**** RECORDED INFORMATION ****

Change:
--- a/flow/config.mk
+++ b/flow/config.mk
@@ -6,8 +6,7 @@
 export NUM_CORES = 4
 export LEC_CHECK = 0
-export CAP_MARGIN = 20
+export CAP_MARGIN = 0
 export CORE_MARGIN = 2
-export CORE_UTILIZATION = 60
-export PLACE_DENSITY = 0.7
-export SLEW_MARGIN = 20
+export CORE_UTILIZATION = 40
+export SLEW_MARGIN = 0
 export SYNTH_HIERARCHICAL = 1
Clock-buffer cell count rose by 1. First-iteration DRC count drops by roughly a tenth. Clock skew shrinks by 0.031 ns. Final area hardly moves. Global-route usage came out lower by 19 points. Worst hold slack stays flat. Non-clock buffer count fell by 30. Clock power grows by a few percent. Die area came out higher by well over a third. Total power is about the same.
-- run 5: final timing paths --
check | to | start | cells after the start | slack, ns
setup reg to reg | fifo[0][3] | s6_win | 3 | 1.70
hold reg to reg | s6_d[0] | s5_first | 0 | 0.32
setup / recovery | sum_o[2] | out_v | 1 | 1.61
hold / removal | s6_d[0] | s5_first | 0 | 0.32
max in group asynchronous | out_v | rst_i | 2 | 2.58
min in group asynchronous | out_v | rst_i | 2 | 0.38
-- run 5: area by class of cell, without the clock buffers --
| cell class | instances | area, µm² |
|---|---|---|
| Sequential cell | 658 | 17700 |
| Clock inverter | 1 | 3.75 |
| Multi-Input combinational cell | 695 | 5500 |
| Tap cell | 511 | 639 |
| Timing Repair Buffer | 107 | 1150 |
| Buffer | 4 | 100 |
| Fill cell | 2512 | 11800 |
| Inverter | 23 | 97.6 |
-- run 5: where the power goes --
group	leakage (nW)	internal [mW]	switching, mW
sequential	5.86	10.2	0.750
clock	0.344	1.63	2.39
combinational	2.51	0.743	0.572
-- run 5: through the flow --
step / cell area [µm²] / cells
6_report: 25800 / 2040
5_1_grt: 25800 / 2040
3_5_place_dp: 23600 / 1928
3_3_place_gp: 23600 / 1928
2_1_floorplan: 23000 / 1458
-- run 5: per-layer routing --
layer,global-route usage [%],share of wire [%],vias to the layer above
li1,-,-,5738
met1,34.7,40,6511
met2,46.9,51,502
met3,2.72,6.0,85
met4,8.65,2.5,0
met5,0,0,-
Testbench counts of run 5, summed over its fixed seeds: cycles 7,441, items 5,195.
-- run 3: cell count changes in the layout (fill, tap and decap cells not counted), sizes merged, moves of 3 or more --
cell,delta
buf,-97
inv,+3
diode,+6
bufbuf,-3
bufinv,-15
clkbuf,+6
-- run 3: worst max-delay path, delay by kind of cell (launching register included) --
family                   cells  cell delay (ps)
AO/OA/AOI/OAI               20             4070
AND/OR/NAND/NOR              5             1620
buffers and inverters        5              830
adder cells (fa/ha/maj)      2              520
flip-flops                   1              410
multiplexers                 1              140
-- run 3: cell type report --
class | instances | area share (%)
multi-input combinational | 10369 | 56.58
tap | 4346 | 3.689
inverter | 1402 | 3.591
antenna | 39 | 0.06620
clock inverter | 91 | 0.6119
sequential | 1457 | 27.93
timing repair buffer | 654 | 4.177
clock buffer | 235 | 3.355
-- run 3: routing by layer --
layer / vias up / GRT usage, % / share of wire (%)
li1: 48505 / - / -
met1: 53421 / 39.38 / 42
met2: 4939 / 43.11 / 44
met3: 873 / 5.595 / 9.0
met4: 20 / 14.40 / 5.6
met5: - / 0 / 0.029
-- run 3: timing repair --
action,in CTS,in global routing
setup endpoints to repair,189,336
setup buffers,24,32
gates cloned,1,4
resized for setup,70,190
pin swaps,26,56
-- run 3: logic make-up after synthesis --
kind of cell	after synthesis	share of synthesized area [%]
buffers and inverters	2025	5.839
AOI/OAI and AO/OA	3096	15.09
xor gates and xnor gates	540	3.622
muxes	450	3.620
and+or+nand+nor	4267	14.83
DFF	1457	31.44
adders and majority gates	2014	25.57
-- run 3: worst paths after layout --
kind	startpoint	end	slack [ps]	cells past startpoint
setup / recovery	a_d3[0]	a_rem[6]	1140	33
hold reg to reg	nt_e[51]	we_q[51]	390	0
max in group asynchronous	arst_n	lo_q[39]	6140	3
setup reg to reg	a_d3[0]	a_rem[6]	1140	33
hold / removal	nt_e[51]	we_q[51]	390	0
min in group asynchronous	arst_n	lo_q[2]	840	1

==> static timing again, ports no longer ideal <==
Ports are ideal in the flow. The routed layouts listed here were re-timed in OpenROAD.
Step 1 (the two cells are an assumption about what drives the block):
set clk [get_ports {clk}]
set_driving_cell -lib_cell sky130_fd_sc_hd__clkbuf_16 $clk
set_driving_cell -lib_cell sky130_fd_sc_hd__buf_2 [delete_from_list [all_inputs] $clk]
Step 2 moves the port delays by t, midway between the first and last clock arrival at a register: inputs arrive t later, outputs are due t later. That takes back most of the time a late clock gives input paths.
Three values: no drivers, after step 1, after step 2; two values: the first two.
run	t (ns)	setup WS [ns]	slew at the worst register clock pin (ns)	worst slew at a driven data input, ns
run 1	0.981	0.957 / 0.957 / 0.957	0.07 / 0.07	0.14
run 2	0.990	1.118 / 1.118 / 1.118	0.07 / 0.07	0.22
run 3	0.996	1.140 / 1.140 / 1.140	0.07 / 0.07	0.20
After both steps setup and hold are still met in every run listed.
This design comes from an exercise in tuning for small area on the open sky130 flow, not from production work.
The RTL was checked by simulation tests, not by an equivalence proof against the original design.
Power and IR drop assume default switching activity.

==> run P: inputs <==
## reg_file_mp
module reg_file_mp
#(
  parameter int XLEN = reg_file_pkg::DEF_XLEN,
  parameter int NREG = reg_file_pkg::DEF_NREG,
  parameter int NRD  = reg_file_pkg::DEF_NRD,
  parameter int NWR  = reg_file_pkg::DEF_NWR
) (
  input  logic                              clk,
  input  logic                              rst,
  input  logic [NWR-1:0]                    we,
  input  logic [NWR*$clog2(NREG)-1:0]       w_addr,
  input  logic [NWR*XLEN-1:0]               w_data,
  input  logic [NRD*$clog2(NREG)-1:0]       r_addr,
  output logic [NRD*XLEN-1:0]               r_data,
  input  logic                              clr_req,
  output logic                              busy
);
==> module reg_file_rd_port, before the edit <==
module reg_file_rd_port (
  input  logic [30:0] sel,
  input  logic [30:0] din,
  input  logic        phase,
  input  logic        rv,
  input  logic        b1,
  input  logic        w1,
  input  logic        b0,
  input  logic        w0,
  output logic        dout
);
  logic [10:0] grp_n;
  for (genvar g = 0; g < 10; g++) begin : g_grp
    reg_file_aoi3 u_aoi (
      .sel (sel[3*g +: 3]),
      .din (din[3*g +: 3]),
      .y   (grp_n[g])
    );
  end
  reg_file_nand #(.N (2)) u_x31 (.a ({sel[30], din[30]}), .y (grp_n[10]));
  logic [2:0] part;
  reg_file_nand #(.N (4)) u_p0 (.a (grp_n[3:0]),  .y (part[0]));
  reg_file_nand #(.N (4)) u_p1 (.a (grp_n[7:4]),  .y (part[1]));
  reg_file_nand #(.N (3)) u_p2 (.a (grp_n[10:8]), .y (part[2]));
  reg_file_rd_or u_or (
    .part  (part),
    .phase (phase),
    .rv    (rv),
    .b1    (b1),
    .w1    (w1),
    .b0    (b0),
    .w0    (w0),
    .y     (dout)
  );
endmodule
==> module reg_file_aoi3, before the edit <==
module reg_file_aoi3 (
  input  logic [2:0] sel,
  input  logic [2:0] din,
  output logic       y
);
  assign y = ~|(sel & din);
endmodule
==> module reg_file_nand, before the edit <==
module reg_file_nand
#(
  parameter int N = 4
) (
  input  logic [N-1:0] a,
  output logic         y
);
  assign y = ~&a;
endmodule
==> module reg_file_rd_or, before the edit <==
module reg_file_rd_or (
  input  logic [2:0] part,
  input  logic       phase,
  input  logic       rv,
  input  logic       b1,
  input  logic       w1,
  input  logic       b0,
  input  logic       w0,
  output logic       y
);
  assign y = (((|part) ^ phase) & rv) | (b1 & w1) | (b0 & w0);
endmodule
==> module reg_file_wbit, before the edit <==
module reg_file_wbit (
  input  logic s1,
  input  logic w1,
  input  logic s0,
  input  logic w0,
  input  logic h,
  input  logic q,
  output logic d
);
  assign d = ~((s1 & w1) | (s0 & w0) | (h & q));
endmodule
Background: an optimization exercise with open tools, aiming at small area, a short achievable clock period and few clock cycles per item. Do not read the settings as production practice. In this exercise RTL edits were held to simulation tests only and were not proved equivalent to the original. Power is estimated from default activity; no workload was simulated.

==> design/flow/design.v <==
`default_nettype none
package sdram_bridge_pkg;
	localparam int unsigned ADDR_W    = 24;               
	localparam int unsigned DATA_W    = 16;               
	localparam int unsigned LEN_W     = 7;                
	localparam int unsigned MAX_BURST = 64;
	localparam int unsigned TX_DEPTH  = 64;
	localparam int unsigned RX_DEPTH  = 64;
endpackage
`default_nettype wire
`default_nettype none
module sync_fifo #(
	parameter int unsigned WIDTH = 16,
	parameter int unsigned DEPTH = 64
) (
	input  wire                         sys_clk,
	input  wire  [DEPTH-1:0]            wen_i,     
	input  wire  [WIDTH-1:0]            wdata_i,
	input  wire  [DEPTH-1:0]            rsel_i,    
	output logic [WIDTH-1:0]            rdata_o
);
	logic [WIDTH-1:0] mem [DEPTH];   
	always_ff @(posedge sys_clk) begin
		for (int i = 0; i < DEPTH; i++)
			if (wen_i[i])
				mem[i] <= wdata_i;
	end
	logic [WIDTH-1:0] rdata_n;
	always_comb begin
		rdata_n = '0;
		for (int i = 0; i < DEPTH; i++)
			rdata_n = rdata_n | ({WIDTH{rsel_i[i]}} & mem[i]);
	end
	always_ff @(posedge sys_clk) begin
		rdata_o <= rdata_n;
	end
endmodule
`default_nettype wire
`default_nettype none
module wr_burst_engine
(
	input  wire                 sys_clk,
	input  wire                 sys_rst_n,
	input  wire                 init_end_i,
	input  wire                 wr_req_i,
	input  wire  [sdram_bridge_pkg::ADDR_W-1:0]   wr_addr_i,
	input  wire  [sdram_bridge_pkg::LEN_W-1:0]    wr_len_i,
	input  wire  [sdram_bridge_pkg::DATA_W-1:0]   wr_data_i,
	output logic                wr_rdy_o,
	input  wire                 sdram_wr_ack_i,
	output logic                sdram_wr_req_o,
	output logic [sdram_bridge_pkg::ADDR_W-1:0]   sdram_wr_addr_o,
	output logic [sdram_bridge_pkg::LEN_W-1:0]    sdram_wr_len_o,
	output logic [sdram_bridge_pkg::DATA_W-1:0]   sdram_wr_data_o
);
	localparam int unsigned DEPTH = sdram_bridge_pkg::TX_DEPTH;
	localparam int unsigned PW    = $clog2(DEPTH);
	logic                                   rdy_q;       
	logic                                   req_q;       
	logic [sdram_bridge_pkg::ADDR_W-1:0]    req_addr;
	logic [sdram_bridge_pkg::LEN_W-1:0]     req_len;
	logic [sdram_bridge_pkg::LEN_W-1:0]     cap_rem;     
	logic                                   push_q;      
	logic [sdram_bridge_pkg::DATA_W-1:0]    wr_data_q;
	logic [PW-1:0]                          wptr;
	logic [DEPTH-1:0]                       wen;         
	logic [DEPTH-1:0]                       rsel;        
	logic [sdram_bridge_pkg::LEN_W-1:0]     trans_rem;   
	logic                                   trans_on;    
	logic                                   accept;
	logic                                   ack;
	logic                                   pop;
	logic                                   req_nxt;
	logic                                   push_nxt;
	logic [PW-1:0]                          wptr_nxt;
	logic [sdram_bridge_pkg::LEN_W-1:0]     trans_nxt;
	assign accept    = wr_req_i && rdy_q;
	assign ack       = sdram_wr_ack_i && req_q;
	assign pop       = ack || trans_on;
	assign req_nxt   = accept || (req_q && !ack);
	assign push_nxt  = accept || (cap_rem != '0);
	assign wptr_nxt  = wptr + push_q;
	assign trans_nxt = ack ? req_len - 1'b1 : trans_rem - trans_on;
	always_ff @(posedge sys_clk or negedge sys_rst_n) begin
		if (!sys_rst_n) begin
			rdy_q     <= 1'b0;
			req_q     <= 1'b0;
			cap_rem   <= '0;
			push_q    <= 1'b0;
			wptr      <= '0;
			rsel      <= DEPTH'(1);
			trans_rem <= '0;
			trans_on  <= 1'b0;
		end else begin
			rdy_q     <= init_end_i && !req_nxt;
			req_q     <= req_nxt;
			push_q    <= push_nxt;
			if (accept)
				cap_rem <= wr_len_i - 1'b1;
			else if (cap_rem != '0)
				cap_rem <= cap_rem - 1'b1;
			wptr      <= wptr_nxt;
			if (pop)
				rsel  <= {rsel[DEPTH-2:0], rsel[DEPTH-1]};
			trans_rem <= trans_nxt;
			trans_on  <= (trans_nxt != '0);
		end
	end
	always_ff @(posedge sys_clk) begin
		for (int i = 0; i < DEPTH; i++)
			wen[i] <= push_nxt && (wptr_nxt == PW'(i));
	end
	always_ff @(posedge sys_clk) begin
		wr_data_q <= wr_data_i;
		if (accept) begin
			req_addr <= wr_addr_i;
			req_len  <= wr_len_i;
		end
	end
	assign wr_rdy_o        = rdy_q;
	assign sdram_wr_req_o  = req_q;
	assign sdram_wr_addr_o = req_addr;
	assign sdram_wr_len_o  = req_len;
	sync_fifo #(
		.WIDTH (sdram_bridge_pkg::DATA_W),
		.DEPTH (DEPTH)
	) u_tx_buf (
		.sys_clk (sys_clk),
		.wen_i   (wen),
		.wdata_i (wr_data_q),
		.rsel_i  (rsel),
		.rdata_o (sdram_wr_data_o)
	);
endmodule
`default_nettype wire
`default_nettype none
module rd_burst_engine
(
	input  wire                 sys_clk,
	input  wire                 sys_rst_n,
	input  wire                 init_end_i,
	input  wire                 rd_req_i,
	input  wire  [sdram_bridge_pkg::ADDR_W-1:0]   rd_addr_i,
	input  wire  [sdram_bridge_pkg::LEN_W-1:0]    rd_len_i,
	output logic                rd_rdy_o,
	output logic                rd_valid_o,
	output logic [sdram_bridge_pkg::DATA_W-1:0]   rd_data_o,
	input  wire                 sdram_rd_ack_i,
	input  wire                 sdram_rd_valid_i,
	input  wire  [sdram_bridge_pkg::DATA_W-1:0]   sdram_rd_data_i,
	output logic                sdram_rd_req_o,
	output logic [sdram_bridge_pkg::ADDR_W-1:0]   sdram_rd_addr_o,
	output logic [sdram_bridge_pkg::LEN_W-1:0]    sdram_rd_len_o
);
	localparam int unsigned DEPTH = sdram_bridge_pkg::RX_DEPTH;
	localparam int unsigned PW    = $clog2(DEPTH);
	logic                                   rdy_q;       
	logic                                   req_q;       
	logic [sdram_bridge_pkg::ADDR_W-1:0]    req_addr;
	logic [sdram_bridge_pkg::LEN_W-1:0]     req_len;
	logic                                   fill_on;     
	logic [sdram_bridge_pkg::LEN_W-1:0]     fill_rem;    
	logic                                   fill_last;   
	logic [PW:0]                            wptr;
	logic [PW:0]                            rptr;
	logic [PW:0]                            cptr;        
	logic [DEPTH-1:0]                       wsel;        
	logic [DEPTH-1:0]                       rsel;        
	logic                                   valid_q;
	logic                                   accept;
	logic                                   ack;
	logic                                   push;
	logic                                   fill_done;
	logic                                   pop;         
	logic [PW:0]                            wptr_inc;
	logic                                   req_nxt;
	logic [PW:0]                            wptr_nxt;
	logic [PW:0]                            rptr_nxt;
	assign accept    = rd_req_i && rdy_q;
	assign ack       = sdram_rd_ack_i && req_q;
	assign req_nxt   = accept || (req_q && !ack);
	assign push      = sdram_rd_valid_i && fill_on;
	assign fill_done = push && fill_last;
	assign wptr_inc  = wptr + 1'b1;
	assign wptr_nxt  = push ? wptr_inc : wptr;
	assign rptr_nxt  = rptr + pop;
	always_ff @(posedge sys_clk or negedge sys_rst_n) begin
		if (!sys_rst_n) begin
			rdy_q     <= 1'b0;
			req_q     <= 1'b0;
			fill_on   <= 1'b0;
			fill_rem  <= '0;
			fill_last <= 1'b0;
			wptr      <= '0;
			rptr      <= '0;
			cptr      <= '0;
			valid_q   <= 1'b0;
			pop       <= 1'b0;
		end else begin
			rdy_q   <= init_end_i && !req_nxt;
			req_q   <= req_nxt;
			fill_on <= ack || (fill_on && !fill_done);
			if (ack) begin
				fill_rem  <= req_len;
				fill_last <= (req_len == sdram_bridge_pkg::LEN_W'(1));
			end else if (push) begin
				fill_rem  <= fill_rem - 1'b1;
				fill_last <= (fill_rem == sdram_bridge_pkg::LEN_W'(2));
			end
			wptr <= wptr_nxt;
			if (fill_done)
				cptr <= wptr_inc;
			rptr    <= rptr_nxt;
			valid_q <= pop;
			pop     <= fill_done ? (rptr_nxt != wptr_inc) : (rptr_nxt != cptr);
		end
	end
	always_ff @(posedge sys_clk) begin
		for (int i = 0; i < DEPTH; i++)
			rsel[i] <= (rptr_nxt[PW-1:0] == PW'(i));
	end
	always_comb begin
		for (int i = 0; i < DEPTH; i++)
			wsel[i] = (wptr[PW-1:0] == PW'(i));
	end
	always_ff @(posedge sys_clk) begin
		if (accept) begin
			req_addr <= rd_addr_i;
			req_len  <= rd_len_i;
		end
	end
	assign rd_rdy_o        = rdy_q;
	assign sdram_rd_req_o  = req_q;
	assign sdram_rd_addr_o = req_addr;
	assign sdram_rd_len_o  = req_len;
	assign rd_valid_o      = valid_q;
	sync_fifo #(
		.WIDTH (sdram_bridge_pkg::DATA_W),
		.DEPTH (DEPTH)
	) u_rx_buf (
		.sys_clk (sys_clk),
		.wen_i   (wsel),
		.wdata_i (sdram_rd_data_i),
		.rsel_i  (rsel),
		.rdata_o (rd_data_o)
	);
endmodule
`default_nettype wire
`default_nettype none
module sdram_fifo_bridge
(
	input  wire                 sys_clk,
	input  wire                 sys_rst_n,
	input  wire                 init_end_i,        
	input  wire                 wr_req_i,
	input  wire  [sdram_bridge_pkg::ADDR_W-1:0]   wr_addr_i,
	input  wire  [sdram_bridge_pkg::LEN_W-1:0]    wr_len_i,
	input  wire  [sdram_bridge_pkg::DATA_W-1:0]   wr_data_i,
	output logic                wr_rdy_o,
	input  wire                 rd_req_i,
	input  wire  [sdram_bridge_pkg::ADDR_W-1:0]   rd_addr_i,
	input  wire  [sdram_bridge_pkg::LEN_W-1:0]    rd_len_i,
	output logic                rd_rdy_o,
	output logic                rd_valid_o,
	output logic [sdram_bridge_pkg::DATA_W-1:0]   rd_data_o,
	input  wire                 sdram_wr_ack_i,
	output logic                sdram_wr_req_o,
	output logic [sdram_bridge_pkg::ADDR_W-1:0]   sdram_wr_addr_o,
	output logic [sdram_bridge_pkg::LEN_W-1:0]    sdram_wr_len_o,
	output logic [sdram_bridge_pkg::DATA_W-1:0]   sdram_wr_data_o,
	input  wire                 sdram_rd_ack_i,
	input  wire                 sdram_rd_valid_i,
	input  wire  [sdram_bridge_pkg::DATA_W-1:0]   sdram_rd_data_i,
	output logic                sdram_rd_req_o,
	output logic [sdram_bridge_pkg::ADDR_W-1:0]   sdram_rd_addr_o,
	output logic [sdram_bridge_pkg::LEN_W-1:0]    sdram_rd_len_o
);
	wr_burst_engine u_wr_engine (
		.sys_clk         (sys_clk),
		.sys_rst_n       (sys_rst_n),
		.init_end_i      (init_end_i),
		.wr_req_i        (wr_req_i),
		.wr_addr_i       (wr_addr_i),
		.wr_len_i        (wr_len_i),
		.wr_data_i       (wr_data_i),
		.wr_rdy_o        (wr_rdy_o),
		.sdram_wr_ack_i  (sdram_wr_ack_i),
		.sdram_wr_req_o  (sdram_wr_req_o),
		.sdram_wr_addr_o (sdram_wr_addr_o),
		.sdram_wr_len_o  (sdram_wr_len_o),
		.sdram_wr_data_o (sdram_wr_data_o)
	);
	rd_burst_engine u_rd_engine (
		.sys_clk          (sys_clk),
		.sys_rst_n        (sys_rst_n),
		.init_end_i       (init_end_i),
		.rd_req_i         (rd_req_i),
		.rd_addr_i        (rd_addr_i),
		.rd_len_i         (rd_len_i),
		.rd_rdy_o         (rd_rdy_o),
		.rd_valid_o       (rd_valid_o),
		.rd_data_o        (rd_data_o),
		.sdram_rd_ack_i   (sdram_rd_ack_i),
		.sdram_rd_valid_i (sdram_rd_valid_i),
		.sdram_rd_data_i  (sdram_rd_data_i),
		.sdram_rd_req_o   (sdram_rd_req_o),
		.sdram_rd_addr_o  (sdram_rd_addr_o),
		.sdram_rd_len_o   (sdram_rd_len_o)
	);
endmodule
`default_nettype wire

****

> **WHAT YOU NEED TO DO**: Within the lines above, find those holding the word "inverters" and copy them.

> **ANSWER SECTION**:
buffers and inverters        5              830
buffers and inverters	2025	5.839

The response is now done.